Start of INFORMATION SUPPLIED
## config.mk

```make
export PLATFORM = sky130hd
export DESIGN_NAME = cs_space_wait_strobe_timing
export DESIGN_NICKNAME = d
export VERILOG_FILES = /design/src/sync_two_ff.v /design/src/cycle_counter.v /design/src/cs_space_wait_strobe_timing.v
export VERILOG_INCLUDE_DIRS = /design/src
export SDC_FILE = /design/constraint.sdc
export NUM_CORES = 1
export LEC_CHECK = 0
export BUFFER_PORTS_ARGS = -buffer_cell sky130_fd_sc_hd__buf_4
export CAP_MARGIN = 10
export CORE_ASPECT_RATIO = 1.75
export CORE_UTILIZATION = 26
export DETAILED_ROUTE_END_ITERATION = 12
export HOLD_SLACK_MARGIN = 0.15
export PLACE_DENSITY_LB_ADDON = 0.12
export REMOVE_ABC_BUFFERS = 1
export SLEW_MARGIN = 20
export SYNTH_ARGS = -nofsm -noshare
export SYNTH_HDL_FRONTEND = slang
export SYNTH_SLANG_ARGS = --single-unit
```

## constraint.sdc

```tcl
create_clock -name ref_clk_i -period 4.7 [get_ports ref_clk_i]
set_input_delay 0.235 -clock ref_clk_i [delete_from_list [all_inputs] [get_ports ref_clk_i]]
set_output_delay 0.235 -clock ref_clk_i [all_outputs]
set_load 0.02 [all_outputs]
```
End of INFORMATION SUPPLIED
YOUR INSTRUCTIONS | Within the data, how many lines hold the word "constraint"? State the number alone.

TASK RESULT | 2